» **Problem statement**: In the entries that follow, copy exactly each line from the first through the line with "DMEM window out.".
****************
[src/rtl/rv_launch_pkg.sv]
// Shared definitions for the host-side launch controller and its helpers.
package rv_launch_pkg;

    localparam int IMEM_AW_DEF = 10;
    localparam int DMEM_AW_DEF = 10;
    localparam int TMO_W_DEF   = 24;

    // Instruction whose execution makes the core raise its done output.
    localparam logic [31:0] ECALL_INSN = 32'h00000073;

    typedef enum logic [2:0] {
        IDLE,
        LOAD,
        RUN,
        RD_ISSUE,
        RD_WAIT,
        RD_OUT,
        FIN
    } launch_state_e;

endpackage

[src/rtl/rv_launch_timer.sv]
// Clearable free-running counter that flags when it sits at its maximum value.
module rv_launch_timer #(
    parameter int W = 24
) (
    input  logic clk,
    input  logic rst,
    input  logic clr,
    input  logic en,
    output logic at_max
);

    localparam logic [W-1:0] ONE = W'(1);

    logic [W-1:0] count;

    // Count enabled cycles; clear takes priority so a fresh launch starts from zero.
    always_ff @(posedge clk or negedge rst) begin
        if (!rst) begin
            count <= '0;
        end else if (clr) begin
            count <= '0;
        end else if (en) begin
            count <= count + ONE;
        end
    end

    assign at_max = &count;

endmodule

[src/rtl/rv_launch_ctrl.sv]
// Host launcher: loads a program into IMEM, runs the core, then streams a DMEM window out.
module rv_launch_ctrl
    import rv_launch_pkg::*;
#(
    parameter int IMEM_AW = IMEM_AW_DEF,
    parameter int DMEM_AW = DMEM_AW_DEF,
    parameter int TMO_W   = TMO_W_DEF
) (
    input  logic               clk,
    input  logic               rst,
    input  logic               cmd_go,
    input  logic [IMEM_AW:0]   prog_len,
    input  logic [DMEM_AW-1:0] rd_base,
    input  logic [DMEM_AW:0]   rd_len,
    input  logic               s_valid,
    input  logic [31:0]        s_data,
    output logic               s_ready,
    output logic               imem_we,
    output logic [IMEM_AW-1:0] imem_addr,
    output logic [31:0]        imem_wdata,
    output logic               core_start,
    input  logic               core_done,
    output logic               dmem_re,
    output logic [DMEM_AW-1:0] dmem_addr,
    input  logic [31:0]        dmem_rdata,
    output logic               m_valid,
    output logic [31:0]        m_data,
    input  logic               m_ready,
    output logic               busy,
    output logic               done,
    output logic               timeout_err
);

    localparam logic [IMEM_AW:0] PLEN_MAX = {1'b1, {IMEM_AW{1'b0}}};
    localparam logic [IMEM_AW:0] PLEN_ONE = (IMEM_AW+1)'(1);
    localparam logic [DMEM_AW:0] RLEN_MAX = {1'b1, {DMEM_AW{1'b0}}};
    localparam logic [DMEM_AW:0] RLEN_ONE = (DMEM_AW+1)'(1);

    launch_state_e state, state_nxt;

    logic [IMEM_AW:0]   prog_len_q;
    logic [DMEM_AW-1:0] rd_base_q;
    logic [DMEM_AW:0]   rd_len_q;
    logic [IMEM_AW:0]   wcnt;
    logic [DMEM_AW:0]   rcnt;
    logic [31:0]        m_data_q;
    logic               core_start_q;
    logic               timeout_q;
    logic               timeout_set;
    logic               tmr_at_max;
    logic               accept;
    logic               last_word;
    logic               last_read;

    assign accept    = (state == IDLE) && cmd_go;
    assign last_word = (wcnt == prog_len_q - PLEN_ONE);
    assign last_read = (rcnt == rd_len_q - RLEN_ONE);

    rv_launch_timer #(
        .W(TMO_W)
    ) u_timer (
        .clk    (clk),
        .rst    (rst),
        .clr    (accept),
        .en     (state == RUN),
        .at_max (tmr_at_max)
    );

    // State register.
    always_ff @(posedge clk or negedge rst) begin
        if (!rst) begin
            state <= IDLE;
        end else begin
            state <= state_nxt;
        end
    end

    // Next-state logic and per-state strobes; core_done beats the timeout in the same cycle.
    always_comb begin
        state_nxt   = state;
        s_ready     = 1'b0;
        imem_we     = 1'b0;
        dmem_re     = 1'b0;
        m_valid     = 1'b0;
        done        = 1'b0;
        timeout_set = 1'b0;
        case (state)
            IDLE: begin
                if (cmd_go) begin
                    state_nxt = (prog_len != '0) ? LOAD : RUN;
                end
            end
            LOAD: begin
                s_ready = 1'b1;
                if (s_valid) begin
                    imem_we = 1'b1;
                    if (last_word) begin
                        state_nxt = RUN;
                    end
                end
            end
            RUN: begin
                if (core_done) begin
                    state_nxt = (rd_len_q != '0) ? RD_ISSUE : FIN;
                end else if (tmr_at_max) begin
                    timeout_set = 1'b1;
                    state_nxt   = FIN;
                end
            end
            RD_ISSUE: begin
                dmem_re   = 1'b1;
                state_nxt = RD_WAIT;
            end
            RD_WAIT: begin
                state_nxt = RD_OUT;
            end
            RD_OUT: begin
                m_valid = 1'b1;
                if (m_ready) begin
                    state_nxt = last_read ? FIN : RD_ISSUE;
                end
            end
            FIN: begin
                done      = 1'b1;
                state_nxt = IDLE;
            end
            default: begin
                state_nxt = IDLE;
            end
        endcase
    end

    // Latch launch parameters, clamping lengths to the memory depth.
    always_ff @(posedge clk or negedge rst) begin
        if (!rst) begin
            prog_len_q <= '0;
            rd_base_q  <= '0;
            rd_len_q   <= '0;
        end else if (accept) begin
            prog_len_q <= prog_len[IMEM_AW] ? PLEN_MAX : prog_len;
            rd_base_q  <= rd_base;
            rd_len_q   <= rd_len[DMEM_AW] ? RLEN_MAX : rd_len;
        end
    end

    // Word counters for the program load and the result read-back.
    always_ff @(posedge clk or negedge rst) begin
        if (!rst) begin
            wcnt <= '0;
            rcnt <= '0;
        end else if (accept) begin
            wcnt <= '0;
            rcnt <= '0;
        end else begin
            if (imem_we) begin
                wcnt <= wcnt + PLEN_ONE;
            end
            if (m_valid && m_ready) begin
                rcnt <= rcnt + RLEN_ONE;
            end
        end
    end

    // Result register, start level and sticky timeout flag.
    always_ff @(posedge clk or negedge rst) begin
        if (!rst) begin
            m_data_q     <= '0;
            core_start_q <= 1'b0;
            timeout_q    <= 1'b0;
        end else begin
            core_start_q <= (state_nxt == RUN);
            if (state == RD_WAIT) begin
                m_data_q <= dmem_rdata;
            end
            if (accept) begin
                timeout_q <= 1'b0;
            end else if (timeout_set) begin
                timeout_q <= 1'b1;
            end
        end
    end

    assign imem_addr   = wcnt[IMEM_AW-1:0];
    assign imem_wdata  = imem_we ? s_data : '0;
    assign dmem_addr   = rd_base_q + rcnt[DMEM_AW-1:0];
    assign m_data      = m_data_q;
    assign core_start  = core_start_q;
    assign timeout_err = timeout_q;
    assign busy        = (state != IDLE);

endmodule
****************
» **Written solution**:
[src/rtl/rv_launch_pkg.sv]
// Shared definitions for the host-side launch controller and its helpers.
package rv_launch_pkg;

    localparam int IMEM_AW_DEF = 10;
    localparam int DMEM_AW_DEF = 10;
    localparam int TMO_W_DEF   = 24;

    // Instruction whose execution makes the core raise its done output.
    localparam logic [31:0] ECALL_INSN = 32'h00000073;

    typedef enum logic [2:0] {
        IDLE,
        LOAD,
        RUN,
        RD_ISSUE,
        RD_WAIT,
        RD_OUT,
        FIN
    } launch_state_e;

endpackage

[src/rtl/rv_launch_timer.sv]
// Clearable free-running counter that flags when it sits at its maximum value.
module rv_launch_timer #(
    parameter int W = 24
) (
    input  logic clk,
    input  logic rst,
    input  logic clr,
    input  logic en,
    output logic at_max
);

    localparam logic [W-1:0] ONE = W'(1);

    logic [W-1:0] count;

    // Count enabled cycles; clear takes priority so a fresh launch starts from zero.
    always_ff @(posedge clk or negedge rst) begin
        if (!rst) begin
            count <= '0;
        end else if (clr) begin
            count <= '0;
        end else if (en) begin
            count <= count + ONE;
        end
    end

    assign at_max = &count;

endmodule

[src/rtl/rv_launch_ctrl.sv]
// Host launcher: loads a program into IMEM, runs the core, then streams a DMEM window out.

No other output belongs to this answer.